---- SUPPLIED ENTRIES

==> src/rtl/tile_ram_to_fifo_if.sv <==
// RAM read port plus FIFO write port of the tile loader, bundled as one bus.
// Latency: n/a (wires only).
// Backpressure: fifo_almost_full from the FIFO side throttles address issue.
interface tile_ram_to_fifo_if #(
    parameter int DW = 32,
    parameter int AW = 16
);
    logic [AW-1:0] ram_addr;
    logic [DW-1:0] data_from_ram;
    logic          fifo_push;
    logic [DW-1:0] data_to_fifo;
    logic          fifo_almost_full;

    // Loader side.
    modport master (
        output ram_addr,
        output fifo_push,
        output data_to_fifo,
        input  data_from_ram,
        input  fifo_almost_full
    );

    // RAM / FIFO side.
    modport slave (
        input  ram_addr,
        input  fifo_push,
        input  data_to_fifo,
        output data_from_ram,
        output fifo_almost_full
    );
endinterface

==> src/rtl/tile_addr_gen.sv <==
// Nested channel/row/column counter producing tile element addresses with adders only.
// Latency: addr is a register; it advances on the edge after each accepted step.
// Backpressure: stall holds counters and address; addr_valid drops while stalled.
module tile_addr_gen #(
    parameter int AW = 16,
    parameter int LW = 8
) (
    input  logic          clk,
    input  logic          rst,
    input  logic          load,
    input  logic [AW-1:0] base_addr,
    input  logic [AW-1:0] ch_stride,
    input  logic [AW-1:0] row_stride,
    input  logic [LW-1:0] tile_ch,
    input  logic [LW-1:0] tile_row,
    input  logic [LW-1:0] tile_col,
    input  logic          step_req,
    input  logic          stall,
    output logic [AW-1:0] addr,
    output logic          addr_valid,
    output logic          last
);

    logic [LW-1:0] c_q, c_d, r_q, r_d, k_q, k_d;
    logic [LW-1:0] nc_q, nc_d, nr_q, nr_d, nk_q, nk_d;
    logic [AW-1:0] cs_q, cs_d, rs_q, rs_d;
    logic [AW-1:0] ch_base_q, ch_base_d;    // address of (c, 0, 0)
    logic [AW-1:0] row_base_q, row_base_d;  // address of (c, r, 0)
    logic [AW-1:0] addr_q, addr_d;
    logic          k_end, r_end, c_end;
    logic [AW-1:0] next_row, next_ch;

    assign k_end      = (k_q == nk_q - LW'(1));
    assign r_end      = (r_q == nr_q - LW'(1));
    assign c_end      = (c_q == nc_q - LW'(1));
    assign last       = k_end && r_end && c_end;
    assign addr_valid = step_req && !stall;
    assign addr       = addr_q;
    assign next_row   = row_base_q + rs_q;
    assign next_ch    = ch_base_q + cs_q;

    // Counter advance: column innermost, then row, then channel; holds after the last element.
    always_comb begin
        c_d        = c_q;
        r_d        = r_q;
        k_d        = k_q;
        nc_d       = nc_q;
        nr_d       = nr_q;
        nk_d       = nk_q;
        cs_d       = cs_q;
        rs_d       = rs_q;
        ch_base_d  = ch_base_q;
        row_base_d = row_base_q;
        addr_d     = addr_q;
        if (load) begin
            c_d        = '0;
            r_d        = '0;
            k_d        = '0;
            nc_d       = tile_ch;
            nr_d       = tile_row;
            nk_d       = tile_col;
            cs_d       = ch_stride;
            rs_d       = row_stride;
            ch_base_d  = base_addr;
            row_base_d = base_addr;
            addr_d     = base_addr;
        end else if (addr_valid && !last) begin
            if (!k_end) begin
                k_d    = k_q + LW'(1);
                addr_d = addr_q + AW'(1);
            end else if (!r_end) begin
                k_d        = '0;
                r_d        = r_q + LW'(1);
                row_base_d = next_row;
                addr_d     = next_row;
            end else begin
                k_d        = '0;
                r_d        = '0;
                c_d        = c_q + LW'(1);
                ch_base_d  = next_ch;
                row_base_d = next_ch;
                addr_d     = next_ch;
            end
        end
    end

    // Counter and address registers.
    always_ff @(posedge clk) begin
        if (!rst) begin
            c_q        <= '0;
            r_q        <= '0;
            k_q        <= '0;
            nc_q       <= '0;
            nr_q       <= '0;
            nk_q       <= '0;
            cs_q       <= '0;
            rs_q       <= '0;
            ch_base_q  <= '0;
            row_base_q <= '0;
            addr_q     <= '0;
        end else begin
            c_q        <= c_d;
            r_q        <= r_d;
            k_q        <= k_d;
            nc_q       <= nc_d;
            nr_q       <= nr_d;
            nk_q       <= nk_d;
            cs_q       <= cs_d;
            rs_q       <= rs_d;
            ch_base_q  <= ch_base_d;
            row_base_q <= row_base_d;
            addr_q     <= addr_d;
        end
    end

endmodule

==> src/rtl/tile_ram_to_fifo.sv <==
// Streams a 3-D tile (channel, row, column) from a RAM into a FIFO.
// Latency: first address one cycle after start; each push RD_LAT cycles after its address.
// Backpressure: fifo_almost_full stalls address issue; in-flight reads always land.
module tile_ram_to_fifo
    import conv_pkg::*;
#(
    parameter int DW     = 32,
    parameter int AW     = 16,
    parameter int LW     = 8,
    parameter int RD_LAT = 2
) (
    input  logic          clk,
    input  logic          rst,
    input  logic          start,
    input  logic          abort,
    input  logic [AW-1:0] base_addr,
    input  logic [AW-1:0] ch_stride,
    input  logic [AW-1:0] row_stride,
    input  logic [LW-1:0] tile_ch,
    input  logic [LW-1:0] tile_row,
    input  logic [LW-1:0] tile_col,
    output logic          busy,
    output logic          done,
    tile_ram_to_fifo_if.master bus
);

    localparam int LAT = clamp_lat(RD_LAT);

    state_e         state_q, state_d;
    logic           zero_q, zero_d;     // some tile dimension was zero at start
    logic [LAT-1:0] vld_q, vld_d;       // one bit per read in flight
    logic           load;
    logic           step_req;
    logic           addr_valid;
    logic           last;
    logic [AW-1:0]  gen_addr;
    logic [DW-1:0]  push_dat;

    // Every load passes through ISSUE for one cycle at least, so an empty tile
    // still reports done two cycles after start without touching the RAM.
    assign load     = (state_q == IDLE) && start;
    assign step_req = (state_q == ISSUE) && !zero_q && !abort;

    tile_addr_gen #(
        .AW (AW),
        .LW (LW)
    ) u_addr_gen (
        .clk        (clk),
        .rst        (rst),
        .load       (load),
        .base_addr  (base_addr),
        .ch_stride  (ch_stride),
        .row_stride (row_stride),
        .tile_ch    (tile_ch),
        .tile_row   (tile_row),
        .tile_col   (tile_col),
        .step_req   (step_req),
        .stall      (bus.fifo_almost_full),
        .addr       (gen_addr),
        .addr_valid (addr_valid),
        .last       (last)
    );

    // Next-state and status decode; start outside IDLE (including the done cycle) is ignored.
    always_comb begin
        state_d = state_q;
        zero_d  = zero_q;
        busy    = 1'b0;
        done    = 1'b0;
        case (state_q)
            IDLE: begin
                if (start) begin
                    zero_d  = (tile_ch == '0) || (tile_row == '0) || (tile_col == '0);
                    state_d = ISSUE;
                end
            end
            ISSUE: begin
                busy = 1'b1;
                if (zero_q) begin
                    state_d = FINISH;
                end else if (abort) begin
                    state_d = DRAIN;
                end else if (addr_valid && last) begin
                    state_d = DRAIN;
                end
            end
            DRAIN: begin
                busy = 1'b1;
                if (vld_q == '0) begin
                    state_d = FINISH;
                end
            end
            FINISH: begin
                done    = 1'b1;
                state_d = IDLE;
            end
            default: state_d = IDLE;
        endcase
    end

    // Read-tracking pipe: a bit enters on issue and leaves as the push strobe.
    always_comb begin
        vld_d    = vld_q << 1;
        vld_d[0] = addr_valid;
    end

    // State, empty-tile flag and valid pipe registers.
    always_ff @(posedge clk) begin
        if (!rst) begin
            state_q <= IDLE;
            zero_q  <= 1'b0;
            vld_q   <= '0;
        end else begin
            state_q <= state_d;
            zero_q  <= zero_d;
            vld_q   <= vld_d;
        end
    end

    assign push_dat          = vld_q[LAT-1] ? bus.data_from_ram : '0;
    assign bus.fifo_push     = vld_q[LAT-1];
    assign bus.data_to_fifo  = push_dat;
    assign bus.ram_addr      = gen_addr;

endmodule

--------

REQUIRED WORK: Copy each line of the material where "only" is found.

RESULT FOR THIS EXERCISE:
// Latency: n/a (wires only).
// Nested channel/row/column counter producing tile element addresses with adders only.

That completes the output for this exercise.